Effects of D-galactose on ageing of rat mesenchymal stem cells

Abstract

To investigate the effects of D-galactose (D-gal) on aging of rat marrow mesenchymal stem cells (MSCs) and its mechanism. MSCs isolated from young (7 d) SD rats were randomly divided into four groups:control group, 1g/L, 10g/L and 50g/L D-gal treatment groups. In control group MSCs were cultured in DMEM containing 10% FBS for 48 h. In the D-gal treatment groups, MSCs were cultured in DMEM containing 10% FBS with 1g/L, 10g/L or 50g/L D-gal for 48 h.
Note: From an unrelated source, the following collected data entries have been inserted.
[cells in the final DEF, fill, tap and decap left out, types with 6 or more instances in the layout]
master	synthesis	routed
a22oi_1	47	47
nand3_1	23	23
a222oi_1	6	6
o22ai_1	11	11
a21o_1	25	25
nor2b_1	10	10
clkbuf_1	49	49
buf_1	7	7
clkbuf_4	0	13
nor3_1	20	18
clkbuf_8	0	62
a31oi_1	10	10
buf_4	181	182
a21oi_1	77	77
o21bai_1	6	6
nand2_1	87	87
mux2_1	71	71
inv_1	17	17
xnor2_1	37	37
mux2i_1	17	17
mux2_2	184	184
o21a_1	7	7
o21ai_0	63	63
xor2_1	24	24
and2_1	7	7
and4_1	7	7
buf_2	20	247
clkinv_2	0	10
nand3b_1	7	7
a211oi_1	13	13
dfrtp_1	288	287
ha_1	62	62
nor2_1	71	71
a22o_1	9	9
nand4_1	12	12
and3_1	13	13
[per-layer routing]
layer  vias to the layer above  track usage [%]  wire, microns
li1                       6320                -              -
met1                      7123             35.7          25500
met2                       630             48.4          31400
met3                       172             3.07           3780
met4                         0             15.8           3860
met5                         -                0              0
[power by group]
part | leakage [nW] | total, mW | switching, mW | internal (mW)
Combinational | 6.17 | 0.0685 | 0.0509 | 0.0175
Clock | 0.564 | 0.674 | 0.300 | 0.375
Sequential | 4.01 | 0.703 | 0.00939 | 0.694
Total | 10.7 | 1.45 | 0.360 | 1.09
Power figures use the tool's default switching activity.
[config.mk]
export PLATFORM = sky130hd
export DESIGN_NAME = iowf_flags
export DESIGN_NICKNAME = d
export VERILOG_FILES = /design/src/iowf_pkg.sv /design/src/iowf_flags.sv
export SDC_FILE = /design/constraint.sdc
export NUM_CORES = 1
export LEC_CHECK = 0
export BUFFER_PORTS_ARGS = -buffer_cell sky130_fd_sc_hd__buf_2
export CORE_MARGIN = 1
export CORE_UTILIZATION = 45
export DETAILED_ROUTE_END_ITERATION = 7
export PLACE_DENSITY = 0.71
export SLEW_MARGIN = 20
export SYNTH_ARGS = -nofsm -noshare
export SYNTH_HDL_FRONTEND = slang
export SYNTH_SLANG_ARGS = --single-unit
[constraint.sdc]
create_clock -name mclk -period 4.2 [get_ports mclk]
set_input_delay 0.21 -clock mclk [delete_from_list [all_inputs] [get_ports mclk]]
set_output_delay 0.21 -clock mclk [all_outputs]
set_load 0.01 [all_outputs]
[src/iowf_pkg.sv]
// Constants shared by the wake-up flag register block.
package iowf_pkg;

   // APB byte addresses of the registers.
   localparam logic [7:0] ADDR_FLAGS = 8'h00;
   localparam logic [7:0] ADDR_CFG = 8'h04;
   localparam logic [7:0] ADDR_MASK = 8'h08;
   localparam logic [7:0] ADDR_POL = 8'h0c;

   // Input count and the cyclic-sense capable subset.
   localparam int N_IN = 7;
   localparam int N_CYC = 4;

   // Flag register layout.
   localparam logic [15:0] FLG_EVT_MASK = 16'he0c3;
   localparam logic [15:0] FLG_RESET = 16'h0000;
   localparam int EVT_BIT [N_IN] = '{0, 1, 6, 7, 13, 14, 15};
   localparam int SMP_BIT [N_CYC] = '{2, 3, 8, 9};
   localparam int RDY_BIT [N_CYC] = '{4, 5, 10, 11};
   localparam int UNUSED_BIT = 12;

   // Wake and interrupt configuration, two bits per input.
   localparam int CFG_W = 2 * N_IN;
   localparam logic [13:0] CFG_RESET = 14'h00ff;
   localparam logic [13:0] CFG_FS_MASK = 14'h00ff;
   localparam logic [1:0] WCFG_NONE = 2'h0;
   localparam logic [1:0] WCFG_WAKE = 2'h1;
   localparam logic [1:0] WCFG_IRQ = 2'h2;
   localparam logic [1:0] WCFG_BOTH = 2'h3;
   localparam int WCFG_WAKE_BIT = 0;
   localparam int WCFG_IRQ_BIT = 1;

   // Interrupt mask and level polarity resets.
   localparam logic [15:0] MASK_RESET = 16'h0000;
   localparam logic [6:0] POL_RESET = 7'h00;

endpackage : iowf_pkg
[src/iowf_flags.sv]
// Wake-up event flag register with APB access, masking and interrupt.
// Notes on behaviour
// - Bit 0 sets on wake_input_1 level wake or cyclic state change.
// - Bit 1 sets on wake_input_2 level wake or cyclic state change.
// - Event flags clear on reset, fail-safe entry, or written one.
// - Bit 2 holds wake_input_1 level from latest trigger point.
// - Bit 3 holds wake_input_2 level from latest trigger point.
// - Bit 4 shows wake_input_1 cyclic sense ready; follows cyc_ready[0] every cycle.
// - Bit 5 shows wake_input_2 cyclic sense ready; follows cyc_ready[1] every cycle.
// - Bit 6 sets on hv_io_1_a level wake or cyclic state change.
// - Bit 7 sets on hv_io_2_b level wake or cyclic state change.
// - Bit 8 holds hv_io_1_a level from latest trigger point.
// - Bit 9 holds hv_io_2_b level from latest trigger point.
// - Bit 10 shows hv_io_1_a cyclic sense ready.
// - Bit 11 shows hv_io_2_b cyclic sense ready.
// - Bit 13 sets when lv_io_3_c wakes outside Normal mode.
// - Bit 14 sets when lv_io_4_d wakes outside Normal mode.
// - Bit 15 sets when lv_in_5 wakes outside Normal mode.
// - Two-bit field: none, wake only, interrupt only, or both.
`timescale 1ns/1ps
module iowf_flags #(
   parameter int ADDR_W = 8
) (
   // Clock and reset
   input wire logic mclk,
   input wire logic sys_rst,
   // APB slave
   input wire logic psel,
   input wire logic penable,
   input wire logic pwrite,
   input wire logic [ADDR_W-1:0] paddr,
   input wire logic [31:0] pwdata,
   output logic pready,
   output logic [31:0] prdata,
   output logic pslverr,
   // Wake pins: wake_input_1, wake_input_2, hv_io_1_a, hv_io_2_b,
   // lv_io_3_c, lv_io_4_d, lv_in_5 in that order
   input wire logic [6:0] wake_pin,
   // Cyclic sense and mode status from on-chip logic
   input wire logic [3:0] cyc_mode,
   input wire logic [3:0] cyc_trig,
   input wire logic [3:0] cyc_ready,
   input wire logic normal_mode,
   input wire logic fail_safe_entry,
   // Requests
   output logic wake_req,
   output logic irq
);

   // The decoder reads the full low byte, so narrower buses cannot work.
   if (ADDR_W < 8) begin : g_bad_addr
      $error("ADDR_W must be at least 8 to decode the register map.");
   end

   typedef struct packed {
      logic [6:0] sync1;
      logic [6:0] sync2;
      logic [15:0] flags;
      logic [13:0] cfg;
      logic [15:0] mask;
      logic [6:0] pol;
      logic [3:0] primed;
      logic pready;
      logic [31:0] prdata;
      logic pslverr;
      logic wake_req;
      logic irq;
   } iowf_state_t;

   iowf_state_t st_q;
   iowf_state_t st_d;

   // Returns the two-bit wake configuration of one input.
   function automatic logic [1:0] wcfg(input logic [13:0] cfg, input int i);
      wcfg = cfg[2*i +: 2];
   endfunction : wcfg

   // Matches the low byte of the bus address against a register offset.
   function automatic logic hit(input logic [ADDR_W-1:0] a,
                                input logic [7:0] off);
      hit = (a[7:0] == off) && (a[ADDR_W-1:0] >> 8 == '0);
   endfunction : hit

   logic acc_phase;
   logic wr_done;
   logic addr_ok;
   logic [15:0] set_v;
   logic [15:0] clr_v;
   logic [15:0] irq_en;
   logic [15:0] wake_en;

   assign acc_phase = psel && penable;
   assign wr_done = acc_phase && st_q.pready && pwrite;
   assign addr_ok = hit(paddr, iowf_pkg::ADDR_FLAGS) ||
                    hit(paddr, iowf_pkg::ADDR_CFG) ||
                    hit(paddr, iowf_pkg::ADDR_MASK) ||
                    hit(paddr, iowf_pkg::ADDR_POL);

   always_comb begin
      logic lvl;
      logic chg;
      st_d = st_q;
      lvl = 1'b0;
      chg = 1'b0;
      set_v = '0;
      clr_v = '0;
      irq_en = '0;
      wake_en = '0;

      // The first stage feeds only the second; logic reads sync2.
      st_d.sync1 = wake_pin;
      st_d.sync2 = st_q.sync1;

      // Event sources on the high-voltage inputs.
      for (int i = 0; i < iowf_pkg::N_CYC; i++) begin
         lvl = st_q.sync2[i] ^ st_q.pol[i];
         chg = st_q.primed[i] &&
               (st_q.sync2[i] != st_q.flags[iowf_pkg::SMP_BIT[i]]);
         if (wcfg(st_q.cfg, i) != iowf_pkg::WCFG_NONE) begin
            if (cyc_mode[i]) begin
               // Compare with the sample of the previous trigger point.
               if (cyc_trig[i] && chg) begin
                  set_v[iowf_pkg::EVT_BIT[i]] = 1'b1;
               end
            end else if (lvl) begin
               set_v[iowf_pkg::EVT_BIT[i]] = 1'b1;
            end
         end
         if (cyc_trig[i]) begin
            st_d.flags[iowf_pkg::SMP_BIT[i]] = st_q.sync2[i];
            st_d.primed[i] = 1'b1;
         end
         // Readiness mirrors the timer logic and clears whenever cyc_ready drops.
         st_d.flags[iowf_pkg::RDY_BIT[i]] =
            cyc_ready[i];
      end

      // Low-voltage inputs report only wakes from low-power modes.
      for (int i = iowf_pkg::N_CYC; i < iowf_pkg::N_IN; i++) begin
         lvl = st_q.sync2[i] ^ st_q.pol[i];
         if (lvl && !normal_mode &&
             wcfg(st_q.cfg, i) != iowf_pkg::WCFG_NONE) begin
            set_v[iowf_pkg::EVT_BIT[i]] = 1'b1;
         end
      end

      // Per-flag enables for the wake and interrupt paths.
      for (int i = 0; i < iowf_pkg::N_IN; i++) begin
         irq_en[iowf_pkg::EVT_BIT[i]] =
            st_q.cfg[2*i + iowf_pkg::WCFG_IRQ_BIT];
         wake_en[iowf_pkg::EVT_BIT[i]] =
            st_q.cfg[2*i + iowf_pkg::WCFG_WAKE_BIT];
      end

      // APB: one wait state, then the write lands and read data is held.
      st_d.pready = acc_phase && !st_q.pready;
      st_d.pslverr = acc_phase && !st_q.pready && !addr_ok;
      if (acc_phase && !st_q.pready && !pwrite) begin
         if (hit(paddr, iowf_pkg::ADDR_FLAGS)) begin
            st_d.prdata = {16'h0000, st_q.flags};
         end else if (hit(paddr, iowf_pkg::ADDR_CFG)) begin
            st_d.prdata = {18'h0, st_q.cfg};
         end else if (hit(paddr, iowf_pkg::ADDR_MASK)) begin
            st_d.prdata = {16'h0000, st_q.mask};
         end else if (hit(paddr, iowf_pkg::ADDR_POL)) begin
            st_d.prdata = {25'h0, st_q.pol};
         end else begin
            st_d.prdata = 32'h00000000;
         end
      end
      if (wr_done) begin
         if (hit(paddr, iowf_pkg::ADDR_FLAGS)) begin
            // Only event positions react, and only to ones.
            clr_v = pwdata[15:0] & iowf_pkg::FLG_EVT_MASK;
         end
         if (hit(paddr, iowf_pkg::ADDR_CFG)) begin
            st_d.cfg = pwdata[13:0];
         end
         if (hit(paddr, iowf_pkg::ADDR_MASK)) begin
            st_d.mask = pwdata[15:0] & iowf_pkg::FLG_EVT_MASK;
         end
         if (hit(paddr, iowf_pkg::ADDR_POL)) begin
            st_d.pol = pwdata[6:0];
         end
      end

      // A new event beats a software clear in the same cycle, so no
      // wake is lost; fail-safe entry clears unconditionally.
      st_d.flags = (st_d.flags & ~(clr_v & ~set_v)) | set_v;
      if (fail_safe_entry) begin
         st_d.flags = st_d.flags & ~iowf_pkg::FLG_EVT_MASK;
         st_d.cfg = (st_d.cfg & ~iowf_pkg::CFG_FS_MASK) |
                    (iowf_pkg::CFG_RESET & iowf_pkg::CFG_FS_MASK);
      end
      st_d.flags[iowf_pkg::UNUSED_BIT] = 1'b0;

      st_d.irq = |(st_d.flags & iowf_pkg::FLG_EVT_MASK & st_d.mask & irq_en);
      st_d.wake_req = |(st_d.flags & iowf_pkg::FLG_EVT_MASK & wake_en);
   end

   always_ff @(posedge mclk) begin
      if (sys_rst) begin
         st_q <= '{sync1: 7'h00, sync2: 7'h00,
                   flags: iowf_pkg::FLG_RESET, cfg: iowf_pkg::CFG_RESET,
                   mask: iowf_pkg::MASK_RESET, pol: iowf_pkg::POL_RESET,
                   primed: 4'h0, pready: 1'b0, prdata: 32'h00000000,
                   pslverr: 1'b0, wake_req: 1'b0, irq: 1'b0};
      end else begin
         st_q <= st_d;
      end
   end

   assign pready = st_q.pready;
   assign prdata = st_q.prdata;
   assign pslverr = st_q.pslverr;
   assign irq = st_q.irq;
   assign wake_req = st_q.wake_req;

   // Checks on the flag behaviour.

   AST_W1_LEVEL: assert property (@(posedge mclk) disable iff (sys_rst)
      (!cyc_mode[0] && st_q.cfg[1:0] != iowf_pkg::WCFG_NONE &&
       (st_q.sync2[0] ^ st_q.pol[0]) && !fail_safe_entry)
      |=> st_q.flags[0])
      else $error("Level wake on the first wake input did not set its flag.");

   AST_W2_CHANGE: assert property (@(posedge mclk) disable iff (sys_rst)
      (cyc_mode[1] && cyc_trig[1] && st_q.primed[1] &&
       st_q.cfg[3:2] != iowf_pkg::WCFG_NONE &&
       st_q.sync2[1] != st_q.flags[3] && !fail_safe_entry)
      |=> st_q.flags[1])
      else $error("Cyclic change on the second wake input was not flagged.");

   AST_FS_CLEAR: assert property (@(posedge mclk) disable iff (sys_rst)
      fail_safe_entry |=> (st_q.flags & iowf_pkg::FLG_EVT_MASK) == 16'h0000)
      else $error("Fail-safe entry left an event flag set.");

   AST_W1_SAMPLE: assert property (@(posedge mclk) disable iff (sys_rst)
      cyc_trig[0] |=> st_q.flags[2] == $past(st_q.sync2[0]))
      else $error("First wake input sample was not captured at trigger.");

   AST_W2_HOLD: assert property (@(posedge mclk) disable iff (sys_rst)
      !cyc_trig[1] |=> $stable(st_q.flags[3]))
      else $error("Second wake input sample moved without a trigger.");

   AST_W1_READY: assert property (@(posedge mclk) disable iff (sys_rst)
      ##1 st_q.flags[4] == $past(cyc_ready[0]))
      else $error("First wake input readiness does not follow its source.");

   AST_W2_READY: assert property (@(posedge mclk) disable iff (sys_rst)
      ##1 st_q.flags[5] == $past(cyc_ready[1]))
      else $error("Second wake input readiness does not follow its source.");

   AST_HV1_CHANGE: assert property (@(posedge mclk) disable iff (sys_rst)
      (cyc_mode[2] && cyc_trig[2] && st_q.primed[2] &&
       st_q.cfg[5:4] != iowf_pkg::WCFG_NONE &&
       st_q.sync2[2] != st_q.flags[8] && !fail_safe_entry)
      |=> st_q.flags[6])
      else $error("Cyclic change on the first high-voltage I/O was lost.");

   AST_HV2_LEVEL: assert property (@(posedge mclk) disable iff (sys_rst)
      (!cyc_mode[3] && st_q.cfg[7:6] != iowf_pkg::WCFG_NONE &&
       (st_q.sync2[3] ^ st_q.pol[3]) && !fail_safe_entry)
      |=> st_q.flags[7])
      else $error("Level wake on the second high-voltage I/O was lost.");

   AST_HV1_SAMPLE: assert property (@(posedge mclk) disable iff (sys_rst)
      cyc_trig[2] |=> st_q.flags[8] == $past(st_q.sync2[2]))
      else $error("First high-voltage I/O sample was not captured.");

   AST_HV2_SAMPLE: assert property (@(posedge mclk) disable iff (sys_rst)
      cyc_trig[3] |=> st_q.flags[9] == $past(st_q.sync2[3]))
      else $error("Second high-voltage I/O sample was not captured.");

   AST_HV_READY: assert property (@(posedge mclk) disable iff (sys_rst)
      ##1 st_q.flags[11:10] == $past(cyc_ready[3:2]))
      else $error("High-voltage I/O readiness does not follow its source.");

   AST_LV_NORMAL: assert property (@(posedge mclk) disable iff (sys_rst)
      $rose(st_q.flags[13]) |-> !$past(normal_mode))
      else $error("Low-voltage wake flag set while in Normal mode.");

   AST_LV_WAKE: assert property (@(posedge mclk) disable iff (sys_rst)
      (!normal_mode && (st_q.sync2[6] ^ st_q.pol[6]) &&
       st_q.cfg[13:12] != iowf_pkg::WCFG_NONE && !fail_safe_entry)
      |=> st_q.flags[15])
      else $error("Low-voltage input wake outside Normal mode was lost.");

   AST_ONLY_W1C: assert property (@(posedge mclk) disable iff (sys_rst)
      $fell(st_q.flags[14]) |->
         $past(fail_safe_entry) || $past(wr_done && pwdata[14]))
      else $error("An event flag fell without a clear.");

   AST_BIT12_ZERO: assert property (@(posedge mclk) disable iff (sys_rst)
      st_q.flags[12] == 1'b0 && prdata[31:16] == 16'h0000)
      else $error("An unused flag position read as one.");

   AST_IRQ_CAUSE: assert property (@(posedge mclk) disable iff (sys_rst)
      irq |-> (st_q.flags & st_q.mask & iowf_pkg::FLG_EVT_MASK) != 16'h0000)
      else $error("Interrupt raised with no unmasked event flag.");

   AST_APB_ONE_WAIT: assert property (@(posedge mclk) disable iff (sys_rst)
      (acc_phase && !pready) |=> pready ##1 !pready)
      else $error("Bus answer did not come after exactly one wait state.");

   // Remaining sources, then further fail-safe, clear, wake and config checks.

   AST_W1_CHANGE: assert property (@(posedge mclk) disable iff (sys_rst)
      (cyc_mode[0] && cyc_trig[0] && st_q.primed[0] &&
       st_q.cfg[1:0] != iowf_pkg::WCFG_NONE &&
       st_q.sync2[0] != st_q.flags[2] && !fail_safe_entry)
      |=> st_q.flags[0])
      else $error("Cyclic change on the first wake input was not flagged.");

   AST_W2_LEVEL: assert property (@(posedge mclk) disable iff (sys_rst)
      (!cyc_mode[1] && st_q.cfg[3:2] != iowf_pkg::WCFG_NONE &&
       (st_q.sync2[1] ^ st_q.pol[1]) && !fail_safe_entry)
      |=> st_q.flags[1])
      else $error("Level wake on the second wake input did not set its flag.");

   AST_W2_SAMPLE: assert property (@(posedge mclk) disable iff (sys_rst)
      cyc_trig[1] |=> st_q.flags[3] == $past(st_q.sync2[1]))
      else $error("Second wake input sample was not captured at trigger.");

   AST_FS_KEEPS_SAMPLE: assert property (@(posedge mclk) disable iff (sys_rst)
      (fail_safe_entry && !cyc_trig[0]) |=> $stable(st_q.flags[2]))
      else $error("Fail-safe entry disturbed a sampled pin state.");

   AST_HV1_LEVEL: assert property (@(posedge mclk) disable iff (sys_rst)
      (!cyc_mode[2] && st_q.cfg[5:4] != iowf_pkg::WCFG_NONE &&
       (st_q.sync2[2] ^ st_q.pol[2]) && !fail_safe_entry)
      |=> st_q.flags[6])
      else $error("Level wake on the first high-voltage I/O was lost.");

   AST_HV2_CHANGE: assert property (@(posedge mclk) disable iff (sys_rst)
      (cyc_mode[3] && cyc_trig[3] && st_q.primed[3] &&
       st_q.cfg[7:6] != iowf_pkg::WCFG_NONE &&
       st_q.sync2[3] != st_q.flags[9] && !fail_safe_entry)
      |=> st_q.flags[7])
      else $error("Cyclic change on the second high-voltage I/O was lost.");

   AST_HV2_READY: assert property (@(posedge mclk) disable iff (sys_rst)
      ##1 st_q.flags[11] == $past(cyc_ready[3]))
      else $error("Second high-voltage I/O readiness does not follow.");

   AST_LV3_WAKE: assert property (@(posedge mclk) disable iff (sys_rst)
      (!normal_mode && (st_q.sync2[4] ^ st_q.pol[4]) &&
       st_q.cfg[9:8] != iowf_pkg::WCFG_NONE && !fail_safe_entry)
      |=> st_q.flags[13])
      else $error("First low-voltage I/O wake outside Normal mode was lost.");

   AST_LV4_WAKE: assert property (@(posedge mclk) disable iff (sys_rst)
      (!normal_mode && (st_q.sync2[5] ^ st_q.pol[5]) &&
       st_q.cfg[11:10] != iowf_pkg::WCFG_NONE && !fail_safe_entry)
      |=> st_q.flags[14])
      else $error("Second low-voltage I/O wake outside Normal mode was lost.");

   AST_LV4_BLOCKED: assert property (@(posedge mclk) disable iff (sys_rst)
      (normal_mode && !st_q.flags[14]) |=> !st_q.flags[14])
      else $error("Low-voltage flag set while in Normal mode.");

   AST_CFG_NONE: assert property (@(posedge mclk) disable iff (sys_rst)
      (st_q.cfg[13:12] == iowf_pkg::WCFG_NONE && !st_q.flags[15])
      |=> !st_q.flags[15])
      else $error("An event flag set although its input is disabled.");

   AST_WAKE_CAUSE: assert property (@(posedge mclk) disable iff (sys_rst)
      wake_req |-> (st_q.flags & iowf_pkg::FLG_EVT_MASK) != 16'h0000)
      else $error("Wake request raised with no event flag set.");

   AST_W1C_CLEAR: assert property (@(posedge mclk) disable iff (sys_rst)
      (wr_done && paddr == iowf_pkg::ADDR_FLAGS && pwdata[13] &&
       !(!normal_mode && (st_q.sync2[4] ^ st_q.pol[4]) &&
         st_q.cfg[9:8] != iowf_pkg::WCFG_NONE))
      |=> !st_q.flags[13])
      else $error("Writing one did not clear a low-voltage event flag.");

   AST_ZERO_WRITE: assert property (@(posedge mclk) disable iff (sys_rst)
      (wr_done && paddr == iowf_pkg::ADDR_FLAGS && !pwdata[0] &&
       !fail_safe_entry && st_q.flags[0])
      |=> st_q.flags[0])
      else $error("Writing zero cleared an event flag.");

endmodule : iowf_flags

== Word level (Yosys, flattened, before mapping) ==
Index checks and enable logic that the tools add are counted.

* Register bits after elaboration: 107
* Input port bits: 66
* Output and inout port bits: 36
* Logic and storage cells: 113

* Equal/unequal tests: 7
* Muxes and demuxes: 34
* Bitwise logic cells: 15
* Reductions and logical operators: 40

{| class="wikitable"
|+ Operators by type and width
! kind !! number
|-
| $mux W16 || 6
|-
| $and A16 B16 Y16 || 5
|-
| $mux W37 || 1
|-
| $not A16 Y16 || 2
|-
| $reduce_or A16 Y1 || 2
|-
| $mux W30 || 1
|-
| $mux W1 || 23
|-
| $logic_and A1 B1 Y1 || 20
|-
| $eq A8 B4 Y1 const B || 2
|-
| $or A16 B16 Y16 || 1
|-
| $mux W14 || 1
|-
| $mux W7 || 2
|-
| $reduce_bool A2 Y1 || 7
|-
| $eq A8 B3 Y1 const B || 1
|-
| $logic_not A8 Y1 || 1
|-
| $xor A1 B1 Y1 || 7
|-
| $logic_not A1 Y1 || 4
|-
| $ne A1 B1 Y1 || 4
|-
| $reduce_and A2 Y1 || 2
|-
| $logic_or A1 B1 Y1 || 3
|-
| $reduce_or A2 Y1 || 1
|}

== Longest topological paths before layout ==
Gate-level depths: netlist (run 1).

* Depth in word-level cells: 15
* Depth in mapped cells: 8
* Depth with buffers taken out: 6

== Worst setup path before layout (run 1) ==
No wires, ideal clock.

* Path type: reg-to-reg
* From: register st_q, in the netlist pready
* To: register st_q, in the netlist irq
* Setup time: 0.137 ns
* Data arrival time: 1.814 ns
* Required time: 4.063 ns
* Path slack: 2.249 ns
* Cell stages (with the launch flop): 8
* Path buffers: 1
* Period minus slack after synthesis: 1.951 ns
* Path through: dfxtp_1 -> and4_1 -> clkbuf_1 -> nand4_4 -> mux2_2 -> and4b_1 -> nor4_1 -> o2111ai_1

* Cells in the longest elaborated chain, start to end: 11
* Elaborated cells between the ends (all ways): 12
* Classes of those cells: mux (3); bitwise (6); reduce/logical (3)

{| class="wikitable"
|+ RTL lines
! item !! line !! text
|-
| start, declared || iowf_flags.sv:70 || <nowiki>iowf_state_t st_q;</nowiki>
|-
| start signal, assigned || iowf_flags.sv:203 || <nowiki>st_q <= '{sync1: 7'h00, sync2: 7'h00,</nowiki>
|-
| start signal, assigned || iowf_flags.sv:209 || <nowiki>st_q <= st_d;</nowiki>
|-
| $logic_and A1 B1 Y1 * (2 in series) || iowf_flags.sv:93 || <nowiki>assign wr_done = acc_phase && st_q.pready && pwrite;</nowiki>
|-
| $mux W16 || iowf_flags.sv:171 || <nowiki>if (wr_done) begin</nowiki>
|-
| $and A16 B16 Y16 || iowf_flags.sv:189 || <nowiki>st_d.flags = (st_d.flags & ~(clr_v & ~set_v)) | set_v;</nowiki>
|-
| $not A16 Y16 || iowf_flags.sv:189 ||
|-
| $and A16 B16 Y16 || iowf_flags.sv:189 ||
|-
| $or A16 B16 Y16 || iowf_flags.sv:189 ||
|-
| $mux W30 || iowf_flags.sv:190 || <nowiki>if (fail_safe_entry) begin</nowiki>
|-
| $and A16 B16 Y16 * (2 in series) || iowf_flags.sv:197 || <nowiki>st_d.irq = |(st_d.flags & iowf_pkg::FLG_EVT_MASK & st_d.mask & irq_en);</nowiki>
|-
| $reduce_or A16 Y1 * || iowf_flags.sv:197 ||
|}

Every way passes the cells marked *; elsewhere a longest branch is shown, timed or not.
A chain may end at the register's enable or synchronous reset.

== Worst setup path after layout (run 1) ==
Same ends and word-level chain as after synthesis.

==> results of run 1 <==
==> path summary, 6_finish.rpt <==
kind	slack [ns]	to	depth (start not counted)
setup reg to reg	1.98	irq	6
hold reg to reg	0.44	st_q[99]	1
hold / removal	0.06	st_q[88]	2
setup / recovery	1.98	irq	6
The senescence-associated changes were examined with SA-β-galactosidase (SA-β-gal) staining, the expressions of p53, p21 and p16 were detected by Western blot. The living and apoptotic cells were determined by AO/EB staining. Cell proliferation was detected by MTT assay. SOD activity was measured by xanthine oxidase method, and the MDA content was estimated with thiobarbituric acid (TBA) method. Compared to control group, the number of SA-β-gal positive cells and the expression of p53, p21 and p16 were significantly increased in the 10g/L and 50g/L D-gal treatment groups. The apoptosis rate in 50g/L D-gal group was significantly higher than that in control group (P<0.01). The proliferation of MSCs was decreased in the 10g/L and 50g/L D-gal groups compared to control group (P<0.05). After 10g/L and 50g/L D-gal treatment, SOD activity was significantly decreased (P<0.01), and MDA level was increased (P<0.01). The aging of MSCs can be induced by 10g/L and 50g/L D-gal, which may be associated with the elevated levels of oxidative stress.